Se ha publicado Del amor y la alegría y otros poemas (Hipocampo Editores, Lima,
2015), libro que reúne la producción poética del insigne escritor jaujino
Edgardo Rivera Martínez. El libro recoge dos textos anteriores, “Casa de Jauja”
y “Elementos”, vistos a la luz en forma autónoma en 1980 y 2009,
respectivamente, más uno inédito, que da título al volumen, de los años
recientes de la producción del creador.
Precisamente, el libro se ha estructurado
teniendo en cuenta ese orden. Un intenso lirismo, teñido de hondas nostalgias,
recorre la primera parte –“Casa de Jauja”– donde Rivera Martínez, narrador
consumado –en cuyos cuentos y novelas se
puede sentir, sin embargo, esa soterrada vena poética que aletea entre las
escenas de sus historias, insuflando de una atmósfera de misteriosa poesía su
prosa bien cincelada –se revela como un
fino versificador y delicado demiurgo de imágenes y figuras literarias.
La
casa abandonada de Jauja es el personaje central de esta primera parte: “No te
habitan hoy / la luz y la alegría”, dice el poeta, mientras clama “exhausto y
salmodiando / nombres y nombres, / como Job en el desierto…”. El recuerdo de
los seres que transitaron por sus entrañas, acentúa la desolación y el
abandono. La casa se erige en una especie de paraíso perdido, donde el poeta va
“… deambulando, / caviloso, / como Adán entre las sombras…”; ya no sabe si es
real, o tal vez se ha impregnado de la materia evanescente de los ausentes, de
los muertos. Cree ver a los seres que alguna vez lo habitaron, refundido en la
soledad de sus aposentos donde el señor es el silencio.

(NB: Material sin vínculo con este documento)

==> src/rtl/core/lir_datapath.sv <==
`timescale 1ns / 1ps
// ----------------------------------------------------------------------------
// lir_datapath
// Sample registers, phase accumulator, step register and the interpolation
// multiplier with rounding.
// ----------------------------------------------------------------------------
module lir_datapath #(
  parameter int SAMPLE_BITS = lir_pkg::DEF_SAMPLE_BITS
) (
  input  logic                          clk,
  input  logic                          rst_n,
  input  logic                          cfg_wr_en,
  input  logic [lir_pkg::STEP_W-1:0]    cfg_wr_data,
  input  logic signed [SAMPLE_BITS-1:0] in_sample,
  output logic signed [SAMPLE_BITS-1:0] out_sample,
  input  lir_pkg::lir_cmd_t             cmd,
  output lir_pkg::lir_status_t          status
);
  import lir_pkg::*;

  localparam int DIFF_W = SAMPLE_BITS + 1;
  localparam int FRAC_W = FRAC_BITS + 1;  // fraction with a zero sign bit
  localparam int PROD_W = DIFF_W + FRAC_W;
  localparam logic signed [PROD_W-1:0] HALF_LSB = PROD_W'(1) << (FRAC_BITS - 1);

  logic [STEP_W-1:0]              step_r;
  logic [PHASE_W-1:0]             phase_r, phase_nxt;
  logic signed [SAMPLE_BITS-1:0]  prev_r, prev_nxt;
  logic signed [SAMPLE_BITS-1:0]  cur_r;
  logic signed [PROD_W-1:0]       prod_r;

  logic [PHASE_W-1:0]             phase_sum;
  logic signed [DIFF_W-1:0]       diff;
  logic signed [FRAC_W-1:0]       frac;
  logic signed [PROD_W-1:0]       prod;
  logic signed [PROD_W-1:0]       rounded;

  assign phase_sum = phase_r + PHASE_W'(step_r);
  assign status.phase_lt_one = ~|phase_r[PHASE_W-1:FRAC_BITS];
  assign status.sum_ge_one   = |phase_sum[PHASE_W-1:FRAC_BITS];

  // prev*(1-f) + cur*f = prev + (cur-prev)*f
  assign diff = DIFF_W'(cur_r) - DIFF_W'(prev_r);
  assign frac = {1'b0, phase_r[FRAC_BITS-1:0]};
  assign prod = PROD_W'(diff) * PROD_W'(frac);

  assign rounded    = prod_r + HALF_LSB;
  assign out_sample = prev_r + rounded[FRAC_BITS +: SAMPLE_BITS];

  always_comb begin
    phase_nxt = phase_r;
    prev_nxt  = prev_r;
    if (cmd.flush) begin
      phase_nxt = PHASE_ONE;
    end else if (cmd.calc) begin
      phase_nxt = phase_sum;
    end else if (cmd.finalize) begin
      // a loop cut short by the output limit leaves the phase at zero
      phase_nxt = status.phase_lt_one ? '0 : phase_r - PHASE_ONE;
      prev_nxt  = cur_r;
    end
  end

  always_ff @(posedge clk) begin
    if (!rst_n) begin
      step_r  <= STEP_RESET;
      phase_r <= PHASE_ONE;
      prev_r  <= '0;
    end else begin
      if (cfg_wr_en) begin
        step_r <= cfg_wr_data;
      end
      phase_r <= phase_nxt;
      prev_r  <= prev_nxt;
    end
  end

  always_ff @(posedge clk) begin
    if (cmd.load_cur) begin
      cur_r <= in_sample;
    end
    if (cmd.calc) begin
      prod_r <= prod;
    end
  end

endmodule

La extrañeza de la segunda parte, titulada
“Elementos”, nace de su consagración a mundos y rincones interestelares, donde
también se cifran las claves de la condición humana. Cuerpos celestes,
estrellas, meteoros, metales, sierpes, están dotados de ese anhelo tan caro a
los hombres: la idea de la eternidad, ese espejo donde quisiéramos mirarnos
para vencer a la muerte, pero que no son sino metáforas de los sueños
trascendentes de simples mortales que somos. Símbolos de lo inerte y de lo
permanente, de aquello que es sin remilgos. Seres míticos que presiden nuestra
ronda efímera alrededor de ese abismo ineludible que es la muerte.

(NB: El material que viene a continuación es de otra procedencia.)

==> src/rtl/core/cma_pkg.sv <==
// Shared types and constants for the centered moving average block.
package cma_pkg;

  // Width of the half_width configuration register.
  localparam int HW_W = 3;

  // The widest window is twice the largest half width plus one, so a divisor fits in four bits.
  localparam int DIV_W = 4;

  typedef enum logic [1:0] {
    S_IDLE,
    S_WAIT,
    S_DIV
  } state_t;

endpackage

==> src/rtl/core/cma_cell.sv <==
// One cell of the sample line: holds one sample and a running prefix sum.
module cma_cell #(
  parameter int SAMPLE_BITS = 16,
  parameter int SUM_W       = 20
) (
  input  logic                          clk,
  input  logic                          shift,
  input  logic signed [SAMPLE_BITS-1:0] sample_in,
  input  logic signed [SUM_W-1:0]       psum_in,
  output logic signed [SAMPLE_BITS-1:0] sample_out,
  output logic signed [SUM_W-1:0]       psum_out
);

  // The sample moves one cell down the line on every accepted beat. The prefix sum
  // ripples one cell per clock, so it is settled once the line has stopped moving
  // and the ripple has reached this cell.
  always_ff @(posedge clk) begin
    if (shift) begin
      sample_out <= sample_in;
    end
    psum_out <= psum_in + SUM_W'(sample_out);
  end

endmodule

Por último, en la tercera parte, dedicado
a Betty, su compañera, el poeta se abre al canto alborozado y agradecido del
amor y la alegría que trae aparejado; no sus penurias y tribulaciones, solo la
diáfana celebración de la dicha, a través incluso del baile: “Bailábamos / al
compás de nuestros sueños”; y la gratitud constante al ser amado, así como a la
naturaleza, por donde el hombre viaje junto con el agua, el pájaro y la luz. Es
la consciencia de pertenecer al todo, relacionando los mundos divididos por
acción de la mezquindad humana, en una superior unidad de vida, donde se haga
posible ofrendar una sullahuayta al
mar y subir una caracola al nevado Lasontay, en un abrazo simbólico de aquello
que representan las dos vertientes culturales que han forjado nuestras
múltiples identidades. Este es igualmente el tema de fondo de la obra narrativa
de Edgardo, ahora vertido en versos hilvanados como esa azucena de colores del
penúltimo poema del libro. Magnífica entrega del maestro; un gozo perpetuo para
el espíritu.
Lima,
1 de febrero de 2016.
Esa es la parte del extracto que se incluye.